** Collected data **
= = = = =

## config.mk

```make
export PLATFORM = sky130hd
export DESIGN_NAME = acc_top
export DESIGN_NICKNAME = d
export VERILOG_FILES = /design/src/include/acc_pkg.sv /design/src/include/acc_conv_if.sv /design/src/rtl/acc_cmp_sync.sv /design/src/rtl/acc_conv_seq.sv /design/src/rtl/acc_top.sv
export VERILOG_INCLUDE_DIRS = /design/src /design/src/include
export SDC_FILE = /design/constraint.sdc
export NUM_CORES = 1
export LEC_CHECK = 0
export BUFFER_PORTS_ARGS = -buffer_cell sky130_fd_sc_hd__buf_2
export CORE_MARGIN = 5
export CORE_UTILIZATION = 56
export DETAILED_ROUTE_END_ITERATION = 7
export PLACE_DENSITY_LB_ADDON = 0.3
export SLEW_MARGIN = 15
export SYNTH_ARGS = -nofsm -noshare
export SYNTH_HDL_FRONTEND = slang
export SYNTH_SLANG_ARGS = --single-unit
export TNS_END_PERCENT = 10
```

## constraint.sdc

```tcl
create_clock -name clk_i -period 2.7 [get_ports clk_i]
set_input_delay 0.27 -clock clk_i [delete_from_list [all_inputs] [get_ports clk_i]]
set_output_delay 0.27 -clock clk_i [all_outputs]
set_load 0.02 [all_outputs]
```

## src/include/acc_cfg.svh

```systemverilog
// Register map, field positions, reset values and counts for the comparator and converter control
// ************************************************************
// Function
// - Disable bit powers the comparator off
// - Bandgap select picks comparator positive input
// - Result bit is synchronized comparator output
// - Mode-matched event sets flag; vector/W1C clear
// - Request needs local and global enable
// - Capture routing feeds comparator to timer
// - Mode field: toggle, reserved, fall, rise
// - Mux enable with converter off picks channel
// - Pin disable kills buffer, input reads zero
// - Channel and reference act only when enabled
// - Result right adjusted, left when aligned
// - Low read locks results until high read
// - Done flag rises even for dropped result
// - Start bit reads one while converting
// - Channel change waits for conversion end
// - Trigger edge resets prescaler and starts
// - Held trigger or busy edge starts nothing
// - Trigger flags set even when masked
// - Own done flag trigger runs freely
// - Start bit works with auto trigger
// - Conversion lasts 13, first one 25
// - Prescaler runs only while enabled
// ************************************************************
`ifndef ACC_CFG_SVH
`define ACC_CFG_SVH

// Register offsets
`define ACC_OFS_CMP     3'h0
`define ACC_OFS_DIS     3'h1
`define ACC_OFS_CTA     3'h2
`define ACC_OFS_CTB     3'h3
`define ACC_OFS_CHR     3'h4
`define ACC_OFS_RLO     3'h5
`define ACC_OFS_RHI     3'h6

// Comparator control and status fields
`define ACC_CMP_OFF     7
`define ACC_CMP_BG      6
`define ACC_CMP_RES     5
`define ACC_CMP_FLAG    4
`define ACC_CMP_IE      3
`define ACC_CMP_CAP     2
`define ACC_CMP_MODE_HI 1
`define ACC_CMP_MODE_LO 0
`define ACC_MODE_TOGGLE 2'h0
`define ACC_MODE_RSVD   2'h1
`define ACC_MODE_FALL   2'h2
`define ACC_MODE_RISE   2'h3

// Pin input disable fields
`define ACC_DIS_NEG     1
`define ACC_DIS_POS     0

// Converter control fields
`define ACC_CTA_EN      7
`define ACC_CTA_START   6
`define ACC_CTA_AUTO    5
`define ACC_CTA_FLAG    4
`define ACC_CTA_IE      3
`define ACC_CTA_PS_HI   2
`define ACC_CTB_MUX     6
`define ACC_CTB_TS_HI   2
`define ACC_CHR_REF_HI  7
`define ACC_CHR_REF_LO  6
`define ACC_CHR_LEFT    5
`define ACC_CHR_CH_HI   2
`define ACC_TRIG_SELF   3'h0

// Reset values and counts
`define ACC_RST_BYTE    8'h00
`define ACC_PAD6        6'h00
`define ACC_LEN_NORMAL  5'h0D
`define ACC_LEN_FIRST   5'h19
`define ACC_PS_MIN      3'h1

`endif

```

## src/include/acc_pkg.sv

```systemverilog
// Types shared by the comparator and converter control modules
package acc_pkg;
	// Sequencer states, Gray along idle, armed, busy
	typedef enum logic [1:0] {
		ST_IDLE  = 2'h0,
		ST_ARMED = 2'h1,
		ST_BUSY  = 2'h3
	} acc_seq_t;
	typedef logic [9:0] acc_result_t;
endpackage

```

## src/include/acc_conv_if.sv

```systemverilog
`timescale 1ns/1ps
// Control and status between the register file and the conversion sequencer
interface acc_conv_if;
	logic       en;      // Converter powered and clocked
	logic       start;   // One-cycle software start
	logic       trig;    // One-cycle trigger edge
	logic       restart; // Relaunch at completion
	logic [2:0] ps;      // Prescaler select
	logic       busy;    // Start pending or converting
	logic       done;    // One-cycle completion pulse
	logic       sample;  // One-cycle launch toward the core
	modport ctl (output en, start, trig, restart, ps, input busy, done, sample);
	modport seq (input en, start, trig, restart, ps, output busy, done, sample);
endinterface

```

## src/rtl/acc_cmp_sync.sv

```systemverilog
`timescale 1ns/1ps
// Comparator output synchronizer and edge detector
module acc_cmp_sync (
	// Clock, reset, enable
	input  wire logic clk_i,
	input  wire logic rst_b_i,
	input  wire logic ce_i,
	// Comparator
	input  wire logic raw_i,
	output logic      res_o,
	output logic      rise_o,
	output logic      fall_o
);
	logic s1_q;
	logic res_q;
	logic prev_q;

	// Two stages; only the second is ever looked at
	always_ff @(posedge clk_i) begin
		if (!rst_b_i) begin
			s1_q   <= 1'b0;
			res_q  <= 1'b0;
			prev_q <= 1'b0;
		end else if (ce_i) begin
			s1_q   <= raw_i;
			res_q  <= s1_q;
			prev_q <= res_q;
		end
	end

	// Edges are pulses only while clocked
	assign res_o  = res_q;
	assign rise_o = ce_i & res_q & ~prev_q;
	assign fall_o = ce_i & ~res_q & prev_q;
endmodule

```

## src/rtl/acc_conv_seq.sv

```systemverilog
`timescale 1ns/1ps
`include "acc_cfg.svh"
// Converter prescaler and conversion sequencer
module acc_conv_seq #(
	parameter int PS_W = 7
) (
	// Clock, reset, enable
	input  wire logic clk_i,
	input  wire logic rst_b_i,
	input  wire logic ce_i,
	// Control
	acc_conv_if.seq   cv
);
	acc_pkg::acc_seq_t st_q, st_d;
	logic [PS_W-1:0]   pre_q;
	logic [4:0]        cyc_q;
	logic              first_q;

	// Prescaler terminal count and conversion length
	wire [2:0]      ps_eff = (cv.ps < `ACC_PS_MIN) ? `ACC_PS_MIN : cv.ps;
	wire [PS_W-1:0] top    = PS_W'((8'h01 << ps_eff) - 8'h01);
	wire            tick   = (pre_q == top);
	wire [4:0]      last_c = (first_q ? `ACC_LEN_FIRST : `ACC_LEN_NORMAL) - 5'h01;
	wire            last   = (st_q == acc_pkg::ST_BUSY) && tick && (cyc_q == last_c);

	assign cv.busy   = (st_q != acc_pkg::ST_IDLE);
	assign cv.done   = ce_i & last;
	assign cv.sample = ce_i & tick & ((st_q == acc_pkg::ST_ARMED) | (last & cv.restart)); // Free run too

	// Next state; free running stays busy across completion
	always_comb begin
		st_d = st_q;
		unique case (st_q)
			acc_pkg::ST_IDLE:  if (cv.start || cv.trig) st_d = acc_pkg::ST_ARMED;
			acc_pkg::ST_ARMED: if (tick) st_d = acc_pkg::ST_BUSY;
			acc_pkg::ST_BUSY:  if (last && !cv.restart) st_d = acc_pkg::ST_IDLE;
			default:           st_d = acc_pkg::ST_IDLE;
		endcase
		if (!cv.en) st_d = acc_pkg::ST_IDLE;
	end

	// Prescaler held at zero when off, cleared on a trigger
	always_ff @(posedge clk_i) begin
		if (!rst_b_i) pre_q <= '0;
		else if (ce_i) pre_q <= (!cv.en || cv.trig || tick) ? '0 : pre_q + 1'b1;
	end

	// State, cycle count and first-conversion marker
	always_ff @(posedge clk_i) begin
		if (!rst_b_i) begin
			st_q    <= acc_pkg::ST_IDLE;
			cyc_q   <= 5'h00;
			first_q <= 1'b1;
		end else if (ce_i) begin
			st_q    <= st_d;
			cyc_q   <= (st_q != acc_pkg::ST_BUSY || last) ? 5'h00 : cyc_q + 5'(tick);
			first_q <= !cv.en || (first_q && !last);
		end
	end
endmodule

```

## src/rtl/acc_top.sv

```systemverilog
`timescale 1ns/1ps
`include "acc_cfg.svh"
// Comparator and converter control: register file, flags, routing, result lock
module acc_top #(
	parameter int AW = 3
) (
	// Clock, reset and clock enable
	input  wire logic          clk_i,
	input  wire logic          rst_b_i,
	input  wire logic          ce_i,
	// Register port
	input  wire logic [AW-1:0] addr_i,
	input  wire logic [7:0]    wdata_i,
	input  wire logic          wr_i,
	input  wire logic          rd_i,
	output logic      [7:0]    rdata_o,
	// Interrupt controller side
	input  wire logic          gie_i,
	input  wire logic          cmp_vec_ack_i,
	input  wire logic          conv_vec_ack_i,
	output logic               cmp_irq_o,
	output logic               conv_irq_o,
	// Comparator analog side
	input  wire logic          cmp_out_i,
	output logic               comparator_power_off_o,
	output logic               bandgap_positive_select_o,
	output logic               neg_from_mux_o,
	output logic      [2:0]    neg_channel_o,
	output logic               capture_o,
	// Comparator pin digital inputs
	input  wire logic [1:0]    pin_raw_i,
	output logic      [1:0]    pin_buf_off_o,
	output logic      [1:0]    pin_in_o,
	// Converter core
	input  wire logic          power_reduce_i,
	input  wire logic [7:0]    trig_i,
	input  wire logic [9:0]    conv_data_i,
	output logic               conv_on_o,
	output logic               conv_sample_o,
	output logic      [2:0]    conv_channel_o,
	output logic      [1:0]    conv_reference_o
);
	// ************************************************************
	// Declarations
	// ************************************************************
	acc_conv_if cv ();

	logic [7:0]           cmp_ctl_q;
	logic [1:0]           dis_q;
	logic [7:0]           cta_q;
	logic [7:0]           ctb_q;
	logic [7:0]           chr_q;
	logic                 cmp_flag_q;
	logic                 conv_flag_q;
	logic                 lock_q;
	logic                 start_q;
	logic                 trig_q;
	logic                 capture_q;
	logic                 sample_q;
	logic [1:0]           pin_in_q;
	logic [2:0]           ch_q;
	logic [1:0]           ref_q;
	logic [7:0]           rdata_q;
	acc_pkg::acc_result_t result_q;
	logic                 cmp_res;
	logic                 cmp_rise;
	logic                 cmp_fall;

	// Address match, shared by read and write decode
	function automatic logic hit(input logic [AW-1:0] a, input logic [2:0] ofs);
		hit = (a == AW'(ofs));
	endfunction

	// ************************************************************
	// Bus decode
	// ************************************************************
	wire w_cmp = wr_i & hit(addr_i, `ACC_OFS_CMP);
	wire w_dis = wr_i & hit(addr_i, `ACC_OFS_DIS);
	wire w_cta = wr_i & hit(addr_i, `ACC_OFS_CTA);
	wire w_ctb = wr_i & hit(addr_i, `ACC_OFS_CTB);
	wire w_chr = wr_i & hit(addr_i, `ACC_OFS_CHR);
	wire r_lo  = rd_i & hit(addr_i, `ACC_OFS_RLO);
	wire r_hi  = rd_i & hit(addr_i, `ACC_OFS_RHI);

	// ************************************************************
	// Comparator
	// ************************************************************
	acc_cmp_sync u_cmp (
		.clk_i   (clk_i),
		.rst_b_i (rst_b_i),
		.ce_i    (ce_i),
		.raw_i   (cmp_out_i),
		.res_o   (cmp_res),
		.rise_o  (cmp_rise),
		.fall_o  (cmp_fall)
	);

	// Mode decode; the reserved code raises nothing
	wire [1:0] mode    = cmp_ctl_q[`ACC_CMP_MODE_HI:`ACC_CMP_MODE_LO];
	wire       cmp_evt = (mode == `ACC_MODE_TOGGLE) ? (cmp_rise | cmp_fall) :
	                     (mode == `ACC_MODE_FALL)   ? cmp_fall :
	                     (mode == `ACC_MODE_RISE)   ? cmp_rise : 1'b0;
	wire       cmp_clr = cmp_vec_ack_i | (w_cmp & wdata_i[`ACC_CMP_FLAG]);
	wire       cmp_ie  = cmp_ctl_q[`ACC_CMP_IE];

	// Comparator control; result and flag bits are stored here but read back from live state
	always_ff @(posedge clk_i) begin
		if (!rst_b_i) cmp_ctl_q <= `ACC_RST_BYTE;
		else if (ce_i && w_cmp) cmp_ctl_q <= wdata_i;
	end

	// Event flag; a new event beats a clear in the same cycle
	always_ff @(posedge clk_i) begin
		if (!rst_b_i) cmp_flag_q <= 1'b0;
		else if (ce_i) cmp_flag_q <= cmp_evt | (cmp_flag_q & ~cmp_clr);
	end

	// Analog controls straight from the register bits
	assign comparator_power_off_o    = cmp_ctl_q[`ACC_CMP_OFF];
	assign bandgap_positive_select_o = cmp_ctl_q[`ACC_CMP_BG];
	assign cmp_irq_o = cmp_flag_q & cmp_ie & gie_i;

	// Negative input from the channel mux only with converter off
	assign neg_from_mux_o = ctb_q[`ACC_CTB_MUX] & ~cta_q[`ACC_CTA_EN];
	assign neg_channel_o  = chr_q[`ACC_CHR_CH_HI:0];

	// Capture path and pin inputs are registered to keep outputs clean
	always_ff @(posedge clk_i) begin
		if (!rst_b_i) begin
			capture_q <= 1'b0;
			pin_in_q  <= 2'h0;
		end else if (ce_i) begin
			capture_q <= cmp_res & cmp_ctl_q[`ACC_CMP_CAP];
			pin_in_q  <= pin_raw_i & ~dis_q;
		end
	end
	assign capture_o     = capture_q;
	assign pin_in_o      = pin_in_q;
	assign pin_buf_off_o = dis_q;

	// Pin input disable register
	always_ff @(posedge clk_i) begin
		if (!rst_b_i) dis_q <= 2'h0;
		else if (ce_i && w_dis) dis_q <= wdata_i[`ACC_DIS_NEG:`ACC_DIS_POS];
	end

	// ************************************************************
	// Converter control
	// ************************************************************
	// Power reduction keeps the converter off whatever software enables
	wire conv_en  = cta_q[`ACC_CTA_EN] & ~power_reduce_i;
	wire conv_bsy = cv.busy | start_q;
	wire [2:0] ts = ctb_q[`ACC_CTB_TS_HI:0];
	wire self_ts  = (ts == `ACC_TRIG_SELF);
	wire auto_en  = cta_q[`ACC_CTA_AUTO];
	// Start uses the written enable so one write can enable and start
	wire go       = w_cta & wdata_i[`ACC_CTA_START] & wdata_i[`ACC_CTA_EN] & ~power_reduce_i
	                & ~conv_bsy;
	wire trig_sel = trig_i[ts];
	// Only a fresh edge while idle counts; a level left high is ignored
	wire trig_edge = trig_sel & ~trig_q & auto_en & ~self_ts & ~conv_bsy;
	wire conv_clr  = conv_vec_ack_i | (w_cta & wdata_i[`ACC_CTA_FLAG]);

	assign cv.en      = conv_en;
	assign cv.start   = start_q;
	assign cv.trig    = trig_edge;
	assign cv.restart = auto_en & self_ts;
	assign cv.ps      = cta_q[`ACC_CTA_PS_HI:0];

	acc_conv_seq u_seq (
		.clk_i   (clk_i),
		.rst_b_i (rst_b_i),
		.ce_i    (ce_i),
		.cv      (cv.seq)
	);

	// Control register A; start and flag bits are live state
	always_ff @(posedge clk_i) begin
		if (!rst_b_i) cta_q <= `ACC_RST_BYTE;
		else if (ce_i && w_cta) cta_q <= wdata_i;
	end

	// Control register B
	always_ff @(posedge clk_i) begin
		if (!rst_b_i) ctb_q <= `ACC_RST_BYTE;
		else if (ce_i && w_ctb) ctb_q <= wdata_i;
	end

	// Channel and reference register as written by software
	always_ff @(posedge clk_i) begin
		if (!rst_b_i) chr_q <= `ACC_RST_BYTE;
		else if (ce_i && w_chr) chr_q <= wdata_i;
	end

	// Start request and trigger history
	always_ff @(posedge clk_i) begin
		if (!rst_b_i) begin
			start_q <= 1'b0;
			trig_q  <= 1'b0;
		end else if (ce_i) begin
			start_q <= go;
			trig_q  <= trig_sel;
		end
	end

	// Selection reaches the core only when enabled and not converting
	wire sel_upd = conv_en & (~cv.busy | cv.done);
	always_ff @(posedge clk_i) begin
		if (!rst_b_i) begin
			ch_q  <= 3'h0;
			ref_q <= 2'h0;
		end else if (ce_i && sel_upd) begin
			ch_q  <= chr_q[`ACC_CHR_CH_HI:0];
			ref_q <= chr_q[`ACC_CHR_REF_HI:`ACC_CHR_REF_LO];
		end
	end
	assign conv_channel_o   = ch_q;
	assign conv_reference_o = ref_q;

	// Launch strobe toward the core
	always_ff @(posedge clk_i) begin
		if (!rst_b_i) sample_q <= 1'b0;
		else if (ce_i) sample_q <= cv.sample;
	end
	assign conv_sample_o = sample_q;
	assign conv_on_o     = conv_en;

	// Done flag rises even when the result is dropped; set beats clear
	always_ff @(posedge clk_i) begin
		if (!rst_b_i) conv_flag_q <= 1'b0;
		else if (ce_i) conv_flag_q <= cv.done | (conv_flag_q & ~conv_clr);
	end
	assign conv_irq_o = conv_flag_q & cta_q[`ACC_CTA_IE] & gie_i;

	// ************************************************************
	// Result registers and read lock
	// ************************************************************
	// Low read locks, high read frees; a result done in the low read's own cycle still lands and can tear the pair
	always_ff @(posedge clk_i) begin
		if (!rst_b_i) lock_q <= 1'b0;
		else if (ce_i) lock_q <= r_lo | (lock_q & ~r_hi);
	end

	always_ff @(posedge clk_i) begin
		if (!rst_b_i) result_q <= '0;
		else if (ce_i && cv.done && !lock_q) result_q <= conv_data_i;
	end

	// Alignment is applied on read, so it may change after the fact
	wire       left = chr_q[`ACC_CHR_LEFT];
	wire [7:0] rlo  = left ? {result_q[1:0], `ACC_PAD6} : result_q[7:0];
	wire [7:0] rhi  = left ? result_q[9:2] : {`ACC_PAD6, result_q[9:8]};

	// ************************************************************
	// Read data
	// ************************************************************
	wire [7:0] cmp_rd = {cmp_ctl_q[7:6], cmp_res, cmp_flag_q, cmp_ctl_q[3:0]};
	wire [7:0] cta_rd = {cta_q[7], conv_bsy, cta_q[5], conv_flag_q, cta_q[3:0]};
	wire [7:0] rd_val = hit(addr_i, `ACC_OFS_CMP) ? cmp_rd :
	                    hit(addr_i, `ACC_OFS_DIS) ? {6'h00, dis_q} :
	                    hit(addr_i, `ACC_OFS_CTA) ? cta_rd :
	                    hit(addr_i, `ACC_OFS_CTB) ? ctb_q :
	                    hit(addr_i, `ACC_OFS_CHR) ? chr_q :
	                    hit(addr_i, `ACC_OFS_RLO) ? rlo :
	                    hit(addr_i, `ACC_OFS_RHI) ? rhi : 8'h00;

	// Data stands only in the cycle after the strobe
	always_ff @(posedge clk_i) begin
		if (!rst_b_i) rdata_q <= 8'h00;
		else if (ce_i) rdata_q <= rd_i ? rd_val : 8'h00;
	end
	assign rdata_o = rdata_q;
endmodule
```

==> out/results.txt <==
Crit. End Element: register
Register area share after synthesis: 41.6%
Initial core utilization: 57.0%
Hold WC Path Type: input port to register
DR top layer: met4
Synth Flop Type: dfxtp_1
Final core area utilization: 65.7%
Sink Count: 80
Max-slew violation count: 0
Max VDD drop: 0.000315 V
Die Y-Extent: 92.9 um
Mapped Area: 3850 um^2
Synth cell types: 55
Via count: 3531
CP bufs+invs: 0
Post-synth top area cell: dfxtp_1
PwrDens: 526 nW/um^2
Io pins: 69
1st-iter DRT viols: 206
Number of CTS-inserted buffers: 9
Ys async rst share: 0%
Total routed wirelength: 10.0 mm
Kind of cell adding the most delay to the critical path: compound AO/OA/AOI/OAI gates
Fmax: 439 MHz
ANT nets after route: 0
Status: finished clean
CTS tree: built
Layout Nets: 545
Drt first pass iters: 5
Vias per inst: 6.03
Row count: 30
Hold_buf cts: 0
Worst Skew: 0.00625 ns
Lkg Pwr: 1.94 nW
Postcts setup bufs: 0
Gates resized, CTS repair: 0
Number of diodes: 0
Critical path cell sequence: nand2_2, a21o_1, a221o_1, nor4_4, o211a_1, mux2i_1, nor2_1
Post-DP HPWL: 7.31 mm
Setup violators final: 0
CP Launch Type: register
Total GRT Usage: 24.1%
Yosys top cell area share: 41.6%
Wire length per cell: 17.1 um
Die area: 8630 um^2
Reg clk slew, reported paths: 0.08 ns
Setup TNS: 0 ns
DRC errors left: 0
Tmin final: 2.28 ns
Core ar.: 6760 um^2
Yosys reg bits: 80
Arrival time at the worst endpoint: 2.51 ns
Number of max-cap violations: 0
Fin. Hold Viols: 0
GPL Wtd Cong: 0.849
Worst-Skew Late Latency: 0.35 ns
Crit-path slowest cell: dfxtp_1
WS Path Type: register to register
Number of I/O port buffers: 68
Relative slew slack: 60.0%
Total grt overflow: 0
Hold Crit Start: conv_data_i[5]
Die Width: 92.9 um
Mapped Cells: 441
DR WL met2: 5.01 mm
Layout area overhead: 15.4%
Mapped Avg Cell Area: 8.73 um^2
M1 WL: 4.21 mm
Worst EP required: 2.94 ns
Vias in the first global route: 3419
Met3 WL post-DR: 496 um
Buffer depth of the longest clock path: 2
Syn Nets: 485
Syn. warnings: 0
Root buffer cell: clkbuf_8
Reg-to-Reg Start: cta_q[1]$_SDFFE_PN0P_
Actual slew at the worst max-slew pin: 0.598 ns
Largest net degree at the start of global routing: 31
Post-synth EDFFs: 0
Synth area leaders: dfxtp_1, mux2i_1, nor2_1
Layout cells sized above 1: 20.6%
Critical path origin: cta_q[1]$_SDFFE_PN0P_
Clock H-tree levels: 3
CP peak stage delay: 0.49 ns
Global-route wire length before repair: 16.5 mm
CP Max Fanout: 8
Initial antenna violation count: 0
Fill count: 558
Period utilization: 84.3%
Hold_ws: 0.153 ns
RSZ-0062 raised after global routing: no
[registers in the layout (all words and copies together), names as in the netlist]
name	count
cv.start	1
ctb_q	8
capture_o	1
u_seq.cyc_q	5
u_seq.first_q	1
cmp_flag_q	1
conv_flag_q	1
conv_sample_o	1
rdata_o	8
result_q	10
trig_q	1
cta_q	6
cmp_ctl_q	6
u_cmp.s1_q	1
u_cmp.prev_q	1
u_seq.st_q	2
conv_reference_o	2
lock_q	1
u_cmp.res_o	1
u_seq.pre_q	7
conv_channel_o	3
pin_buf_off_o	2
pin_in_o	2
chr_q	8
[power by group]
| part | leakage (nW) | total (W) | switching (W) | internal [W] |
|---|---|---|---|---|
| clock | 0.110 | 0.000955 | 0.000437 | 0.000518 |
| combinational | 1.18 | 0.000179 | 0.000114 | 0.0000658 |
| sequential | 0.646 | 0.00120 | 0.0000113 | 0.00119 |
[cells in the final DEF (no fill, tap or decap), types with 2 or more instances in the layout]
master | synthesis | final
nand4_1 | 6 | 6
clkinv_2 | 0 | 3
inv_1 | 10 | 10
a32oi_1 | 2 | 2
a22oi_1 | 3 | 3
dfxtp_1 | 80 | 80
mux2_2 | 5 | 5
buf_2 | 0 | 68
a21oi_1 | 28 | 28
o211ai_1 | 2 | 2
and3_1 | 3 | 3
xor2_1 | 5 | 5
xnor2_1 | 3 | 3
nor3b_1 | 3 | 3
bufinv_16 | 0 | 2
nor2b_1 | 10 | 10
ha_1 | 3 | 3
a211oi_1 | 7 | 7
mux2i_1 | 55 | 55
nor2_1 | 81 | 81
a221oi_1 | 4 | 4
nand3b_1 | 4 | 4
a221o_1 | 3 | 3
nor3_1 | 5 | 5
buf_4 | 5 | 8
clkbuf_8 | 0 | 9
nand3_1 | 10 | 10
a31oi_1 | 3 | 3
o32ai_1 | 2 | 2
o21ai_0 | 10 | 10
nor4_1 | 2 | 2
nand2_1 | 36 | 36
o22ai_1 | 3 | 3
nor3_2 | 2 | 2
[worst min-delay path: stages]
cell and delay, ns:
buf_2 0.07, mux2i_1 0.05, nor2_1 0.07
[per-layer routing]
| metal | vias up | GRT usage (%) |
|---|---|---|
| met5 | - | 0 |
| li1 | 1677 | - |
| met3 | 28 | 3.57 |
| met2 | 123 | 41.5 |
| met4 | 0 | 11.7 |
| met1 | 1703 | 29.1 |
[kinds of logic (layout without fill, tap and decap cells)]
logic type      after synthesis  after routing  synth area share, %
simple gates                169            169                 20.4
xor+xnor                      8              8                 1.82
buf+inv                      39            104                 4.29
flops                        80             80                 41.6
mux                          62             62                 17.0
fa+ha+maj                     3              3                0.975
compound gates               80             80                 13.8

= = = = =

** What the task requires **
Write down again, exactly as given, only the lines above that fall from the line with "nor3b_1 | 3 | 3" to the line with "a31oi_1 | 3 | 3", inclusive.

** Your response **
nor3b_1 | 3 | 3
bufinv_16 | 0 | 2
nor2b_1 | 10 | 10
ha_1 | 3 | 3
a211oi_1 | 7 | 7
mux2i_1 | 55 | 55
nor2_1 | 81 | 81
a221oi_1 | 4 | 4
nand3b_1 | 4 | 4
a221o_1 | 3 | 3
nor3_1 | 5 | 5
buf_4 | 5 | 8
clkbuf_8 | 0 | 9
nand3_1 | 10 | 10
a31oi_1 | 3 | 3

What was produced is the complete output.